Дмитрий Иванов - Как прое*** всё
Но в подсобке лежала швабра. Она была вся в паутине. А на стене был портрет Гоголя. Пыльный.
Нина Яковлевна дала мне в руки швабру и велела вымыть пол в подсобке. Я удивился, но подчинился. Пылища на полу была страшная. Я чихал, но старательно мыл пол. Нина Яковлевна в это время достала из кармашка ангельски белый платочек и вытерла им пыльного Гоголя. Платочек погиб. Гоголь, напротив, открылся, улыбнулся как будто.
– Как ты думаешь, что это? – спросила Нина Яковлевна, указав на портрет Гоголя.
– Это Гоголь, – я удивленно посмотрел на Нину Яковлевну, ведь я читал все, что написал Гоголь, все, до единой запятой.
– Это дверь! – сказала Нина Яковлевна.
Я внимательно посмотрел на нее, чтобы понять, в себе ли она.
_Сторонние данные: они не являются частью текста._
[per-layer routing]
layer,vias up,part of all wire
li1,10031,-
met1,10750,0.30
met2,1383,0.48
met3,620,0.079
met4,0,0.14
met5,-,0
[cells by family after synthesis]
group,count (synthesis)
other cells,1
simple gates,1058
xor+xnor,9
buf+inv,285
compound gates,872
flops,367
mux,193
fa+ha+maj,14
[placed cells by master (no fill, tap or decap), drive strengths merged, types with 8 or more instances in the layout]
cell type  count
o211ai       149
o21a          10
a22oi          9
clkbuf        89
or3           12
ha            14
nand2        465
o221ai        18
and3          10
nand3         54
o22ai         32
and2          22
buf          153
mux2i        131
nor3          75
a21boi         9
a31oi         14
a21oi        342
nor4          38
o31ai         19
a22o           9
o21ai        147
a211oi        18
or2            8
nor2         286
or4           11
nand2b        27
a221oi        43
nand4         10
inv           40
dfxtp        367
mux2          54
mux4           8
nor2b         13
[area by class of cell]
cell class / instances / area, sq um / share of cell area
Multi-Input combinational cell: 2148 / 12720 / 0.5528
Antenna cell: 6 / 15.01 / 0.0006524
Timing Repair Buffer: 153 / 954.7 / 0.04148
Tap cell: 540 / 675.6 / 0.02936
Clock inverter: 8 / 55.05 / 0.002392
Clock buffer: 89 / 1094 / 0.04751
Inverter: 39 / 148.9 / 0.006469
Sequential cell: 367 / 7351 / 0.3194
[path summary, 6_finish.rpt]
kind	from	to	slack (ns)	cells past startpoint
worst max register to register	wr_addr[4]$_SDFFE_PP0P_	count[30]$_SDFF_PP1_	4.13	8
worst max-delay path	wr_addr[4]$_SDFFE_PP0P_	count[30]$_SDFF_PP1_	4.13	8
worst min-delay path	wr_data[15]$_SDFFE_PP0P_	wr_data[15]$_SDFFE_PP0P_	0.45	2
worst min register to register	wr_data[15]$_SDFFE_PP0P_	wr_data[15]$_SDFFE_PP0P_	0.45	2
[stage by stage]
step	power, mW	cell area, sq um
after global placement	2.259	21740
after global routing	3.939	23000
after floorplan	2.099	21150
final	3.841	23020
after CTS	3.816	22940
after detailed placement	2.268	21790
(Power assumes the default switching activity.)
### config.mk
export PLATFORM = sky130hd
export DESIGN_NAME = pio_pair
export DESIGN_NICKNAME = d
export VERILOG_FILES = /design/src/pio_pkg.sv /design/src/pio_pair.sv /design/src/pio_cell.sv
export VERILOG_INCLUDE_DIRS = /design/src
export SDC_FILE = /design/constraint.sdc
export NUM_CORES = 1
export LEC_CHECK = 0
export BUFFER_PORTS_ARGS = -buffer_cell sky130_fd_sc_hd__buf_2
export CORE_ASPECT_RATIO = 1.25
export CORE_UTILIZATION = 26
export DETAILED_ROUTE_END_ITERATION = 8
export GPL_ROUTABILITY_DRIVEN = 1
export MAX_ROUTING_LAYER = met4
export SYNTH_ARGS = -nofsm -noshare
export SYNTH_HDL_FRONTEND = slang
export SYNTH_SLANG_ARGS = --single-unit
### constraint.sdc
create_clock -name mclk_i -period 2.9 [get_ports mclk_i]
set_input_delay 0.435 -clock mclk_i [delete_from_list [all_inputs] [get_ports mclk_i]]
set_output_delay 0.435 -clock mclk_i [all_outputs]
set_load 0.02 [all_outputs]
### src/pio_regs.svh
`ifndef PIO_REGS_SVH
`define PIO_REGS_SVH

// ************************************************************
// Register offsets (byte addresses, one word each)
// ************************************************************
`define PIN0_CFG_OFS   12'h000
`define PIN1_CFG_OFS   12'h004
`define PAIR_CFG_OFS   12'h008
`define PIN_STATUS_OFS 12'h00c

// ************************************************************
// Reset values and field positions
// ************************************************************
`define PIN_CFG_RST    10'h000
`define PAIR_CFG_RST   2'h0
`define PAIR_DIFF_BIT  0
`define PAIR_GATE_BIT  1
`define CFG_W          10
`define PAIR_W         2
`define STAT_W         14

// Bank without pull-up resistors
`define NOPU_BANK      2'h3

`endif

### src/pio_pkg.sv
package pio_pkg;

   // Output buffer enable source
   typedef enum logic [1:0] {
      OE_SIGNAL,
      OE_ALWAYS_ON,
      OE_ALWAYS_OFF
   } oe_mode_t;

   // Per pin configuration word, low bit is in_reg
   typedef struct packed {
      logic [1:0] bank;
      logic       out_inv;
      oe_mode_t   oe_mode;
      logic       oe_reg;
      logic       out_reg;
      logic       pu_en;
      logic       hold_ctl;
      logic       in_reg;
   } pin_cfg_t;

   // Pad drive pair: level and enable travel together
   typedef struct packed {
      logic data;
      logic oe;
   } pin_drive_t;

endpackage
[src/rtl/counter_cmd_regs.svh]
/*
 Offsets, field positions, command codes, error codes and timing
 counts of the counter module command path. Assumes the includer compiles
 under a 250 MHz clock.
*/
`ifndef COUNTER_CMD_REGS_SVH
`define COUNTER_CMD_REGS_SVH

`define CLK_FREQ_HZ        250000000
`define SELFTEST_TIME_MS   500
`define SELFTEST_CYCLES    (`SELFTEST_TIME_MS * (`CLK_FREQ_HZ / 1000))
`define FLASH_HALF_MS      250
`define FLASH_CYCLES       (`FLASH_HALF_MS * (`CLK_FREQ_HZ / 1000))
`define MAX_OUT_FREQ_KHZ   40
`define MIN_GAP_CYCLES     ((`CLK_FREQ_HZ / 1000 + `MAX_OUT_FREQ_KHZ - 1) / `MAX_OUT_FREQ_KHZ)
`define LIST_LEN           3'h5

`define OP_END             8'h00
`define OP_RESET           8'h01
`define OP_OUT_OFF         8'h02
`define OP_OUT_ON          8'h03
`define OP_GLOBAL_HI       8'h06
`define OP_C5_LO           8'h11
`define OP_C5_HI           8'h18
`define OP_C7_LO           8'h31
`define OP_C7_HI           8'h39
`define OP_PG_LO           8'h71
`define OP_PG_HI           8'h77
`define OP_PARAM           8'h71
`define OP_REWRITE         8'h73
`define OP_BASIC           8'h74
`define OP_TEST            8'h81
`define OP_LIST            8'h82
`define OP_SER_RD          8'h83
`define OP_SER_CLR         8'h84
`define OP_BLK_RD          8'hf1
`define OP_BLK_WR          8'hf2
`define LIST_NUM_HI        8'h07
`define SERIES_NUM_HI      8'h07

`define ERR_NONE           8'h00
`define ERR_ILLEGAL        8'h01
`define ERR_RANGE          8'h02
`define ERR_NO_SEL         8'h03
`define ERR_SOURCE         8'h04

`define REG_CTRL           8'h00
`define REG_CMD            8'h04
`define REG_STATUS         8'h08
`define CTRL_ODIS_BIT      0
`define CMD_SRC_LO         16
`define CMD_FIRST_BIT      18
`define STAT_PEND_BIT      0
`define STAT_DONE_BIT      1
`define STAT_IRQ_BIT       2
`define STAT_ERR_LO        8

`endif

[src/rtl/counter_cmd_pkg.sv]
/*
 Types shared by both ends of the control word link.
 Assumes nothing beyond a SystemVerilog compiler.
*/
`default_nettype none

package counter_cmd_pkg;

	typedef enum logic [1:0] {
		SRC_DIRECT   = 2'h0,
		SRC_INDIRECT = 2'h1,
		SRC_LIST     = 2'h2
	} src_e;

	typedef enum logic [2:0] {
		DEV_TEST = 3'b001,
		DEV_FAIL = 3'b010,
		DEV_RUN  = 3'b100
	} dev_state_e;

endpackage

`default_nettype wire

[src/rtl/cw_link.sv]
/*
 Control word link between the controller end and the counter module end.
 Assumes both ends run on the same clock; the testbench instantiates it.
*/
`timescale 1ns/10ps
`default_nettype none

interface cw_link;
	import counter_cmd_pkg::*;

	logic       cw_valid;
	logic       cw_ready;
	logic [15:0] cw_word;
	src_e       cw_src;
	logic       cw_list_first;
	logic       ans_valid;
	logic [7:0] ans_err;
	logic       output_disable;
	logic       irq;

	modport dev (
		input  cw_valid, cw_word, cw_src, cw_list_first, output_disable,
		output cw_ready, ans_valid, ans_err, irq
	);

	modport host (
		output cw_valid, cw_word, cw_src, cw_list_first, output_disable,
		input  cw_ready, ans_valid, ans_err, irq
	);
endinterface

`default_nettype wire

[src/rtl/counter_cmd_device.sv]
/*
 Counter module end: start-up self-test timing, run and error indicators,
 control word check and decode, list termination, output enables, output
 rate limit and internal chaining of the first five counters.
 Assumes the counter logic sits on the user side on the same clock and acts
 on the dispatched opcode and selection.
*/
`timescale 1ns/10ps
`default_nettype none
`include "counter_cmd_regs.svh"

// Behaviour
// - self-test at start-up, error lamp on
// - tests pass, run lamp flashes
// - steady run after error-free parameterize commands
// - no interrupt while controller disables outputs
// - error lamp, run off on fault
// - counter output rate capped at 40 kHz
// - first five counters chain internally
// - opcode high byte, selection low byte
// - words come direct, indirect or listed
// - global codes 00..06, empty selection
// - opcodes 11..18 only counters one-five
// - opcodes 31..39 any counter one-seven
// - opcodes 71..77 counters and global registers
// - test and list opcodes need argument; series takes 0..7
// - block read/write never from lists
// - end-of-list stops the list
// - host ends lists shorter than five
// - module reset reruns self-test, error lamp
// - after reset unparameterized, outputs off
// - extended variant clears counter values
// - passed reset flashes; host must parameterize
// - outputs-off command disables all outputs
// - no counter selected gives error 03
// - counter six/seven on five-only gives 02
module counter_cmd_device
	import counter_cmd_pkg::*;
#(
	parameter int unsigned SELFTEST_CYCLES = `SELFTEST_CYCLES,
	parameter int unsigned FLASH_CYCLES    = `FLASH_CYCLES,
	parameter int unsigned MIN_GAP_CYCLES  = `MIN_GAP_CYCLES,
	parameter bit          EXTENDED        = 1'b1
) (
	input  wire logic       clk_in,
	input  wire logic       reset_n_in,
	cw_link.dev             link,
	input  wire logic       selftest_fail_in,
	input  wire logic       fault_in,
	input  wire logic       irq_event_in,
	input  wire logic [4:0] src_pulse_in,
	input  wire logic [4:0] chain_cfg_in,
	output logic            cmd_valid_out,
	output logic      [7:0] cmd_op_out,
	output logic      [7:0] cmd_sel_out,
	output logic      [6:0] outputs_en_out,
	output logic            params_valid_out,
	output logic            clear_values_out,
	output logic            err_led_out,
	output logic            run_led_out,
	output logic      [4:0] counter_pulse_out,
	output logic      [4:0] chain_in_out
);

	localparam int TW = $clog2(SELFTEST_CYCLES + 1);
	localparam int FW = $clog2(FLASH_CYCLES + 1);
	localparam int GW = $clog2(MIN_GAP_CYCLES + 1);

	typedef struct packed {
		dev_state_e        st;
		logic [TW-1:0]     tmr;
		logic [FW-1:0]     fcnt;
		logic              flash;
		logic              params_ok;
		logic              skip;
		logic [2:0]        idx;
		logic [6:0]        out_en;
		logic              ans_v;
		logic [7:0]        ans_err;
		logic              irq;
		logic              cmd_v;
		logic [7:0]        op;
		logic [7:0]        sel;
		logic              clr;
		logic [4:0][GW-1:0] gap;
		logic [4:0]        pulse;
		logic [4:0]        chain;
		logic              err_led;
		logic              run_led;
	} dev_s;

	dev_s q, d;

	// selection bit 0 is the global registers, bits 1..7 are counters 1..7
	function automatic logic [7:0] cw_error(input logic [15:0] w, input src_e s);
		logic [7:0] op;
		logic [7:0] sel;
		op  = w[15:8];
		sel = w[7:0];
		cw_error = `ERR_ILLEGAL;
		if (op <= `OP_GLOBAL_HI) begin
			cw_error = (sel == 8'h00) ? `ERR_NONE : `ERR_ILLEGAL;
		end else if (op >= `OP_C5_LO && op <= `OP_C5_HI) begin
			if (sel[7:1] == 7'h00) begin
				cw_error = `ERR_NO_SEL;
			end else if (sel[7:6] != 2'h0) begin
				cw_error = `ERR_RANGE;
			end else begin
				cw_error = sel[0] ? `ERR_ILLEGAL : `ERR_NONE;
			end
		end else if (op >= `OP_C7_LO && op <= `OP_C7_HI) begin
			if (sel[7:1] == 7'h00) begin
				cw_error = `ERR_NO_SEL;
			end else begin
				cw_error = sel[0] ? `ERR_ILLEGAL : `ERR_NONE;
			end
		end else if (op >= `OP_PG_LO && op <= `OP_PG_HI) begin
			cw_error = (sel == 8'h00) ? `ERR_NO_SEL : `ERR_NONE;
		end else if (op == `OP_TEST) begin
			cw_error = (sel == 8'h00) ? `ERR_ILLEGAL : `ERR_NONE;
		end else if (op == `OP_LIST) begin
			cw_error = (sel != 8'h00 && sel <= `LIST_NUM_HI) ? `ERR_NONE : `ERR_ILLEGAL;
		end else if (op == `OP_SER_RD || op == `OP_SER_CLR) begin
			cw_error = (sel <= `SERIES_NUM_HI) ? `ERR_NONE : `ERR_ILLEGAL;
		end else if (op == `OP_BLK_RD || op == `OP_BLK_WR) begin
			if (s == SRC_LIST) begin
				cw_error = `ERR_SOURCE;
			end else begin
				cw_error = (sel == 8'h00) ? `ERR_NO_SEL : `ERR_NONE;
			end
		end
	endfunction

	logic       take;
	logic [7:0] err;

	// words are not taken while the self-test runs
	assign link.cw_ready = (q.st != DEV_TEST);
	assign take          = link.cw_valid && link.cw_ready;
	assign err           = cw_error(link.cw_word, link.cw_src);

	always_comb begin
		d = q;
		d.ans_v = 1'b0;
		d.cmd_v = 1'b0;
		d.clr   = 1'b0;
		// events during the disable are dropped, not held for later
		d.irq = irq_event_in && !link.output_disable;

		case (q.st)
			DEV_TEST: begin
				d.tmr = q.tmr + 1'b1;
				if (q.tmr == TW'(SELFTEST_CYCLES - 1)) begin
					d.tmr = '0;
					d.st  = selftest_fail_in ? DEV_FAIL : DEV_RUN;
				end
			end
			DEV_FAIL: begin
				d.st = DEV_FAIL;
			end
			DEV_RUN: begin
				if (fault_in) begin
					d.st = DEV_FAIL;
				end
			end
			default: begin
				d.st = DEV_TEST;
			end
		endcase

		if (take) begin
			d.ans_v   = 1'b1;
			d.ans_err = `ERR_NONE;
			if (link.cw_src == SRC_LIST && link.cw_list_first) begin
				d.skip = 1'b0;
				d.idx  = 3'h0;
			end
			if (link.cw_src == SRC_LIST && (d.skip || d.idx == `LIST_LEN)) begin
				d.ans_err = `ERR_NONE;
			end else begin
				if (link.cw_src == SRC_LIST) begin
					d.idx = d.idx + 1'b1;
				end
				if (q.st == DEV_FAIL && link.cw_word[15:8] != `OP_RESET) begin
					d.ans_err = `ERR_ILLEGAL;
				end else begin
					d.ans_err = err;
				end
				if (d.ans_err == `ERR_NONE) begin
					case (link.cw_word[15:8])
						`OP_END: begin
							d.skip = (link.cw_src == SRC_LIST);
						end
						`OP_RESET: begin
							d.st        = DEV_TEST;
							d.tmr       = '0;
							d.params_ok = 1'b0;
							d.out_en    = 7'h00;
							d.clr       = EXTENDED;
							d.skip      = 1'b0;
						end
						`OP_OUT_OFF: begin
							d.out_en = 7'h00;
						end
						`OP_OUT_ON: begin
							d.out_en = 7'h7f;
						end
						`OP_PARAM, `OP_REWRITE, `OP_BASIC: begin
							d.params_ok = 1'b1;
						end
						default: begin
							d.params_ok = q.params_ok;
						end
					endcase
					if (link.cw_word[15:8] != `OP_END) begin
						d.cmd_v = 1'b1;
						d.op    = link.cw_word[15:8];
						d.sel   = link.cw_word[7:0];
					end
				end
			end
		end

		// slow blink; only while tested but not yet parameterized
		if (d.st == DEV_RUN && !d.params_ok) begin
			d.fcnt = q.fcnt + 1'b1;
			if (q.fcnt == FW'(FLASH_CYCLES - 1)) begin
				d.fcnt  = '0;
				d.flash = !q.flash;
			end
		end else begin
			d.fcnt  = '0;
			d.flash = 1'b1;
		end

		// pulses closer than the minimum gap are dropped rather than delayed,
		// so a too-fast source loses counts instead of drifting in time
		for (int i = 0; i < 5; i++) begin
			d.pulse[i] = 1'b0;
			if (q.gap[i] != '0) begin
				d.gap[i] = q.gap[i] - 1'b1;
			end
			if (src_pulse_in[i] && q.gap[i] == '0 && q.out_en[i]) begin
				d.pulse[i] = 1'b1;
				d.gap[i]   = GW'(MIN_GAP_CYCLES - 1);
			end
		end
		d.chain[0] = 1'b0;
		for (int i = 1; i < 5; i++) begin
			d.chain[i] = chain_cfg_in[i] && d.pulse[i-1];
		end

		d.err_led = (d.st != DEV_RUN) || fault_in;
		d.run_led = (d.st == DEV_RUN) && !fault_in && (d.params_ok || d.flash);
	end

	always_ff @(posedge clk_in or negedge reset_n_in) begin
		if (!reset_n_in) begin
			q         <= '0;
			q.st      <= DEV_TEST;
			q.flash   <= 1'b1;
			q.err_led <= 1'b1;
		end else begin
			q <= d;
		end
	end

	assign link.ans_valid    = q.ans_v;
	assign link.ans_err      = q.ans_err;
	assign link.irq          = q.irq;
	assign cmd_valid_out     = q.cmd_v;
	assign cmd_op_out        = q.op;
	assign cmd_sel_out       = q.sel;
	assign outputs_en_out    = q.out_en;
	assign params_valid_out  = q.params_ok;
	assign clear_values_out  = q.clr;
	assign err_led_out       = q.err_led;
	assign run_led_out       = q.run_led;
	assign counter_pulse_out = q.pulse;
	assign chain_in_out      = q.chain;

endmodule

`default_nettype wire

[src/flat_wrapper.sv]
// flat-port wrapper written by rule: the top's interface ports become plain ports
module counter_cmd_device_flat import counter_cmd_pkg::*;
#(
	parameter int unsigned SELFTEST_CYCLES = `SELFTEST_CYCLES,
	parameter int unsigned FLASH_CYCLES    = `FLASH_CYCLES,
	parameter int unsigned MIN_GAP_CYCLES  = `MIN_GAP_CYCLES,
	parameter bit          EXTENDED        = 1'b1
)
  (clk_in, reset_n_in, selftest_fail_in, fault_in, irq_event_in, src_pulse_in, chain_cfg_in, cmd_valid_out, cmd_op_out, cmd_sel_out, outputs_en_out, params_valid_out, clear_values_out, err_led_out, run_led_out, counter_pulse_out, chain_in_out, link_cw_valid, link_cw_word, link_cw_src, link_cw_list_first, link_output_disable, link_cw_ready, link_ans_valid, link_ans_err, link_irq);
  cw_link link_i ();
  input  wire logic clk_in;
  input  wire logic reset_n_in;
  input  wire logic selftest_fail_in;
  input  wire logic fault_in;
  input  wire logic irq_event_in;
  input  wire logic [4:0] src_pulse_in;
  input  wire logic [4:0] chain_cfg_in;
  output logic cmd_valid_out;
  output logic      [7:0] cmd_op_out;
  output logic      [7:0] cmd_sel_out;
  output logic      [6:0] outputs_en_out;
  output logic params_valid_out;
  output logic clear_values_out;
  output logic err_led_out;
  output logic run_led_out;
  output logic      [4:0] counter_pulse_out;
  output logic      [4:0] chain_in_out;
  input wire logic [$bits(link_i.cw_valid)-1:0] link_cw_valid;
  input wire logic [$bits(link_i.cw_word)-1:0] link_cw_word;
  input wire logic [$bits(link_i.cw_src)-1:0] link_cw_src;
  input wire logic [$bits(link_i.cw_list_first)-1:0] link_cw_list_first;
  input wire logic [$bits(link_i.output_disable)-1:0] link_output_disable;
  output wire logic [$bits(link_i.cw_ready)-1:0] link_cw_ready;
  output wire logic [$bits(link_i.ans_valid)-1:0] link_ans_valid;
  output wire logic [$bits(link_i.ans_err)-1:0] link_ans_err;
  output wire logic [$bits(link_i.irq)-1:0] link_irq;
  assign link_i.cw_valid = link_cw_valid;
  assign link_i.cw_word = link_cw_word;
  assign link_i.cw_src = link_cw_src;
  assign link_i.cw_list_first = link_cw_list_first;
  assign link_i.output_disable = link_output_disable;
  assign link_cw_ready = link_i.cw_ready;
  assign link_ans_valid = link_i.ans_valid;
  assign link_ans_err = link_i.ans_err;
  assign link_irq = link_i.irq;
  counter_cmd_device #(.SELFTEST_CYCLES(SELFTEST_CYCLES), .FLASH_CYCLES(FLASH_CYCLES), .MIN_GAP_CYCLES(MIN_GAP_CYCLES), .EXTENDED(EXTENDED)) u_core (.clk_in(clk_in), .reset_n_in(reset_n_in), .link(link_i), .selftest_fail_in(selftest_fail_in), .fault_in(fault_in), .irq_event_in(irq_event_in), .src_pulse_in(src_pulse_in), .chain_cfg_in(chain_cfg_in), .cmd_valid_out(cmd_valid_out), .cmd_op_out(cmd_op_out), .cmd_sel_out(cmd_sel_out), .outputs_en_out(outputs_en_out), .params_valid_out(params_valid_out), .clear_values_out(clear_values_out), .err_led_out(err_led_out), .run_led_out(run_led_out), .counter_pulse_out(counter_pulse_out), .chain_in_out(chain_in_out));
endmodule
Она была в себе, насколько вообще может быть в себе человек, тайно хранивший маленький ключик сорок шесть лет.
– Николай Васильевич! – сказала Нина Яковлевна. – Это я, Нина. Я его привела…
Вот тут я испугался так испугался. Нет, я испугался не тогда, когда Нина Яковлевна обратилась к портрету Гоголя, а когда Гоголь с портрета посмотрел на нее и сказал:
– Доброй ночи, Нина.
– Сейчас утро, Николай Васильевич! – сказала Нина Яковлевна.
– Да? – удивился Гоголь. – Утро… Доброе утро…
У него был негромкий и какой-то рассеянный голос.
А глаза были не полные сарказма по отношению к царизму, как принято считать, а тоже какие-то рассеянные, грустные. Потом Гоголь посмотрел на меня и сказал:
– Ну, негодяй, почему ты так долго не являлся?
Я растерялся. И сказал:
– Да я как-то… Извините, Николай Васильевич… Троллейбусы не ходят…
– Возьми меня за нос, – приказал Гоголь.
В голове моей зашептались иерофанты. Один из них, Этот-за-Спиной, я расскажу о нем подробнее потом, зашептал мне в ухо:
– Делай, что он говорит, а то рассердишь его.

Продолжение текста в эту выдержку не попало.